Instructions to follow: Below are records. Find each line in them that holds the word "under" and copy it.

Data records
BEGIN
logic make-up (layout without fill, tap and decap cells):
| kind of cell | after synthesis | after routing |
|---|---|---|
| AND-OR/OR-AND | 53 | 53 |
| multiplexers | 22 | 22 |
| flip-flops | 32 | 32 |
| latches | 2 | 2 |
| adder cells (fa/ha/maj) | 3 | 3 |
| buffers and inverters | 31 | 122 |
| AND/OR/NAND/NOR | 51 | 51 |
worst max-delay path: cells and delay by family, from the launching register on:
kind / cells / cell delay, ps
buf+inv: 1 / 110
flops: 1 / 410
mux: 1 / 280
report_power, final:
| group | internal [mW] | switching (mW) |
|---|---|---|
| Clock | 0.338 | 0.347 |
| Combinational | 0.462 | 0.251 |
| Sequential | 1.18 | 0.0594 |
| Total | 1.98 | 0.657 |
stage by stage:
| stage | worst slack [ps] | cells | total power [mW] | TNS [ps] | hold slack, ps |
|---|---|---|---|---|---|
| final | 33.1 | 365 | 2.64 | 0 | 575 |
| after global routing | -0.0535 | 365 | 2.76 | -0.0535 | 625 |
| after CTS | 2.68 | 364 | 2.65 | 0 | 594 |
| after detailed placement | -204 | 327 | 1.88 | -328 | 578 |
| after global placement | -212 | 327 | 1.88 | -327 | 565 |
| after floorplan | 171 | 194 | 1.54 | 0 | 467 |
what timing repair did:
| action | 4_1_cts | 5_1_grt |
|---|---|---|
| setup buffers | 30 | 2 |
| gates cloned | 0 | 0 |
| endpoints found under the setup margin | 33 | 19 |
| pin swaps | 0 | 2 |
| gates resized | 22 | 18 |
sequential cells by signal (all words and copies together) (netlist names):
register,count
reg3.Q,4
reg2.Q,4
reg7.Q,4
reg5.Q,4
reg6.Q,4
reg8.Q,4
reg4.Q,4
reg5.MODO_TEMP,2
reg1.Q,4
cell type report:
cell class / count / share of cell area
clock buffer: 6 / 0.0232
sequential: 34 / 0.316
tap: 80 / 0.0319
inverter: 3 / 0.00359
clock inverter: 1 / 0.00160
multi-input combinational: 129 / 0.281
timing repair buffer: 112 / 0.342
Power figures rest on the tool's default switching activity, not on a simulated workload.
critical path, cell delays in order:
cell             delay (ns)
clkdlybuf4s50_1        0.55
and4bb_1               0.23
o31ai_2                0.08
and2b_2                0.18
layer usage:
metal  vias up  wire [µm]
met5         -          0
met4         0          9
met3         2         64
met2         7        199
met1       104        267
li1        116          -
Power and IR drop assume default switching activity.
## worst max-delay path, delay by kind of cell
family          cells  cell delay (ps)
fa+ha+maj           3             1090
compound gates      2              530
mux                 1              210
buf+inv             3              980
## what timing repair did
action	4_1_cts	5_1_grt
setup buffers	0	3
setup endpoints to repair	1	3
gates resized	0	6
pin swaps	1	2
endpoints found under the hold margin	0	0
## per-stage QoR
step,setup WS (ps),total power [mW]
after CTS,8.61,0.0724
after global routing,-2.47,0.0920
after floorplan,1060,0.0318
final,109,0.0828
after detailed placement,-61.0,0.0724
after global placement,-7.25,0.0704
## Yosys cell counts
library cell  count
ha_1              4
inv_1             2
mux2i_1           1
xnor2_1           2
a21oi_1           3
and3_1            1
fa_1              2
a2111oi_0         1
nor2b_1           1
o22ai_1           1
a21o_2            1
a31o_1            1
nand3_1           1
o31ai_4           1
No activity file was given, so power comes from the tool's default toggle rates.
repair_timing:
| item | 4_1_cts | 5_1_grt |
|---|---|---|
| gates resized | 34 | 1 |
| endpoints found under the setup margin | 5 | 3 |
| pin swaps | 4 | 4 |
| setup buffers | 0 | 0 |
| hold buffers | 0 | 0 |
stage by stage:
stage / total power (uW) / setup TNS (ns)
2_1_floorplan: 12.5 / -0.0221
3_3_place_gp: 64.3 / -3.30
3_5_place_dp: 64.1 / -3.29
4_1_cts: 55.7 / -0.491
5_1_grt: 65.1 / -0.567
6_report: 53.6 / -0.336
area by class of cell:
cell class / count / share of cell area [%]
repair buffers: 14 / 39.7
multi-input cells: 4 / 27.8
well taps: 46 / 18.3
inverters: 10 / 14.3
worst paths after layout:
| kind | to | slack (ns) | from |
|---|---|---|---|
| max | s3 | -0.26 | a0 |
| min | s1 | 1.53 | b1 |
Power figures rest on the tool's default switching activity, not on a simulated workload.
File: flow/run.sh
#!/bin/bash
# OpenROAD 26Q1-2900-gdf79404cd8, Yosys 0.63+post, stock flow scripts
make -C /OpenROAD-flow-scripts/flow DESIGN_CONFIG=/design/flow/config.mk WORK_HOME=/design/flow/orfs finish
File: flow/config.mk
export PLATFORM = sky130hd
export DESIGN_NAME = fp32mult
export DESIGN_NICKNAME = fp32mult
export VERILOG_FILES = /design/flow/design.v
export SDC_FILE = /design/flow/constraint.sdc
export NUM_CORES = 4
export LEC_CHECK = 1
export CORE_UTILIZATION = 50
File: flow/constraint.sdc
current_design fp32mult

set clk_period 14.0
set clk_io_pct 0.2

create_clock -name clk0 -period $clk_period [get_ports {clk}]

set non_clock_inputs [all_inputs -no_clocks]
set_input_delay [expr $clk_period * $clk_io_pct] -clock clk0 $non_clock_inputs
set_output_delay [expr $clk_period * $clk_io_pct] -clock clk0 [all_outputs]
File: flow/design.v
module exp_adder_bias (
    input  wire [7:0] exp1,    
    input  wire [7:0] exp2,    
    output wire [7:0] exp_out  
);
    wire [8:0] sum;            
    wire [8:0] sum_minus_bias;
    assign sum = exp1 + exp2;
    assign sum_minus_bias = sum - 9'd127;
    assign exp_out = sum_minus_bias[7:0];
endmodule
--- flow/design.v ---
module downCount(out, enable, clk, reset);
output reg [2:0] out;
input enable, clk, reset;
always @(posedge clk)
	if (reset)
		out <= 3'b110;
	else if (enable)
		out <= out - 1;
endmodule
--- flow/run.sh ---
#!/bin/bash
# OpenROAD 26Q1-2900-gdf79404cd8, Yosys 0.63+post, stock flow scripts
make -C /OpenROAD-flow-scripts/flow DESIGN_CONFIG=/design/flow/config.mk WORK_HOME=/design/flow/orfs finish
--- flow/config.mk ---
export PLATFORM = sky130hd
export DESIGN_NAME = downCount
export DESIGN_NICKNAME = downCount
export VERILOG_FILES = /design/flow/design.v
export SDC_FILE = /design/flow/constraint.sdc
export NUM_CORES = 4
export LEC_CHECK = 1
export CORE_AREA = 10 10 70 70
export DIE_AREA = 0 0 80 80
--- flow/constraint.sdc ---
current_design downCount

set clk_period 1.6
set clk_io_pct 0.2

create_clock -name clk0 -period $clk_period [get_ports {clk}]

set non_clock_inputs [all_inputs -no_clocks]
set_input_delay [expr $clk_period * $clk_io_pct] -clock clk0 $non_clock_inputs
set_output_delay [expr $clk_period * $clk_io_pct] -clock clk0 [all_outputs]
==> GITHUB_STEP_SUMMARY <==
## Implementation flow summary

| Metric | Value |
|---|---|
| Init Core Util | `0.0381` |
| Total CTS buffers | `3` |
| RSZ-0062 raised after global routing | `false` |
| Std cell rows | `21` |
| Fillers | `409` |
| Clock transition at path regs | `40 ps` |
| Worst Path Buf+Inv | `1` |
| Longest Clk Path Bufs | `2` |
| Post-route ant nets | `0` |
| Final Non-Filler Cells | `70` |
| Ordered cell list for the critical path | `clkdlybuf4s50_1` |
| CP max FO | `3` |
| Register bank with the most flops | `out` |
| Leakage | `0.000103 uW` |
| Post-synth EDFFs | `0` |
| Sequential Area | `60.1 sq um` |
| Largest net degree at the start of global routing | `6` |
| PwrDens | `about 980 nW/um^2` |
| WP data arrival | `1070 ps` |
| Initial antenna violation count | `1` |
| Die area | `between 6000 and 7000 sq um` |
| Ys cells | `14` |
| DP HPWL | `292 microns` |
| Worst vdd ir | `~150 uV` |
| Area Overhead vs Synth | `105%` |
| Cell Area, Synth | `130 sq um` |
| Crit path DRT | `1280 ps` |
| H-tree Lvls | `1` |
| Core ar. | `3420 sq um` |
| FFs w/ async S/R, synth | `0` |
| WL/cell | `5.46 microns` |
| Logic area | `~63 sq um` |
| Max cap viols | `0` |
| Mean Syn Cell Area | `roughly 9.3 sq um` |
| Cts repair resizes | `0` |
| Die W | `80 microns` |
| Yosys top cell by area | `dfxtp_1` |
| Num Clock Sinks | `3` |
| Delay-heaviest family, CP | `buffers and inverters` |
| Gr usage total | `0.0132` |
| Die span in y | `80 microns` |
| Vias in the first global route | `around 130` |
| Grt ovf | `0` |
| Number of remaining DRC errors | `0` |
| Critical path class | `reg -> out` |
| Detailed-router iteration count before antenna repair | `2` |
| Hold buffer count at cts | `0` |
| Max Clk Rate | `718 MHz` |
| Root cell of the clock tree | `clkbuf_4` |
| Skew-Pair Late Insertion Delay | `about 230 ps` |
| Top FF cell, synth | `dfxtp_1` |
| Number of DRC markers in iteration 0 | `4` |
| Top flop regs | `out: 3 flops` |
| Max reg flops | `3` |
| Max_slew headroom | `0.871` |
| Worst setup SP type | `register` |
| Clock skew | `approximately 0.72 ps` |
| I/O pin count | `6` |
| Yosys stat area | `130 sq um` |
| Fin crit period | `1390 ps` |
| Vias | `between 100 and 150` |
| Distinct cells, synth | `11` |
| Ratio of cells with drive above 1 in the final layout | `0.174` |
| Final GP Congestion | `between 0.7 and 0.8` |
| Largest cells by area after synthesis | `dfxtp_1, ha_1, xnor2_1` |
| Final Max Slew Viols | `0` |
| Final hold violation count | `0` |
| Synthesized flop and latch total | `3` |
| Placed Cells | `65` |
| Port Buffer Count | `5` |
| Routed WL | `382 microns` |
| Outcome | `complete, no violations` |
| Area leader share | `0.462` |
| Class of the tightest hold or removal check | `reg -> reg` |
| CTS tree | `built` |
| Slowest cell on crit path | `clkdlybuf4s50_1` |
| OpenROAD warnings | `25` |
| Via density | `1.87` |
| Cycle use final | `0.871` |
| Post-synthesis cell count | `14` |
| Sequential share of the synthesized area | `0.462` |
| Yosys warns | `1` |
| CP max stage delay | `480 ps` |
| Total Neg Setup Slack | `0 ps` |
| First-pass GRT wire length | `558 microns` |
| Post-CTS Setup Repair Bufs | `0` |
| Worst-Margin Slew | `192 ps` |
| Yosys top cell by instances | `dfxtp_1` |
| Final setup violation count | `0` |
| Critical Path Sink Type | `primary output` |
| Most frequent cells after synthesis | `dfxtp_1, inv_1` |
per-layer routing:
metal / vias to the layer above / global-route usage / wire length [microns]
li1: 67 / - / -
met1: 56 / 0.0106 / 152
met2: 8 / 0.0112 / 93
met3: 0 / 0.0295 / 136
met4: 0 / 0.00176 / 0
met5: - / 0 / 0
layout by cell type (no fill, tap or decap), drive strengths merged:
cell type      count
ha                 1
dfxtp              3
o21bai             1
and3               1
diode              1
a21o               1
clkdlybuf4s50      5
xnor2              1
clkbuf             4
nand2              1
a21oi              1
nor2               1
or2                1
inv                2
worst reg2reg max path: stages, from the launching register on:
cell	delay, ps
dfxtp_1	360
inv_1	60
ha_1	200
and3_2	210
o21bai_1	110
final cells by class:
type,instances,share of cell area
Multi-Input combinational cell,9,0.235
Tap cell,46,0.216
Sequential cell,3,0.225
Inverter,2,0.0282
Clock buffer,4,0.0986
Timing Repair Buffer,5,0.188
Antenna cell,1,0.00939
worst paths after layout:
path,slack [ps],startpoint,to,cells past startpoint
max,210,out[0]$_SDFFE_PP0P_,out[0],1
min,530,out[2]$_SDFFE_PP1P_,out[2]$_SDFFE_PP1P_,2
max reg2reg,600,out[0]$_SDFFE_PP0P_,out[2]$_SDFFE_PP1P_,4
min reg2reg,530,out[2]$_SDFFE_PP1P_,out[2]$_SDFFE_PP1P_,2
through the flow:
stage | hold slack [ps] | total power (uW) | setup slack, ps | area (sq um) | util
2_1_floorplan | 392 | 103 | 691 | 130 | -
3_5_place_dp | 530 | 126 | 243 | 238 | 0.0696
4_1_cts | 538 | 266 | 189 | 264 | 0.0773
3_3_place_gp | 506 | 124 | 278 | 238 | 0.0696
6_report | 534 | 260 | 207 | 267 | 0.0780
5_1_grt | 576 | 282 | 154 | 267 | 0.0780
cells by family after synthesis:
kind of cell	Yosys count	share of synthesized area
XOR/XNOR	1	0.0673
flip-flops	3	0.462
AND/OR/NAND/NOR	4	0.163
AND-OR/OR-AND	3	0.154
buffers and inverters	2	0.0577
adder cells (fa/ha/maj)	1	0.0961
report_power, final:
part           internal (uW)  switching, uW
registers               82.2           5.04
logic                   25.4           11.5
clock network           93.7           42.3
total                    201           58.8
Power is estimated from default activity; no workload was simulated.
END
Problem solution:
| endpoints found under the setup margin | 33 | 19 |
endpoints found under the hold margin	0	0
| endpoints found under the setup margin | 5 | 3 |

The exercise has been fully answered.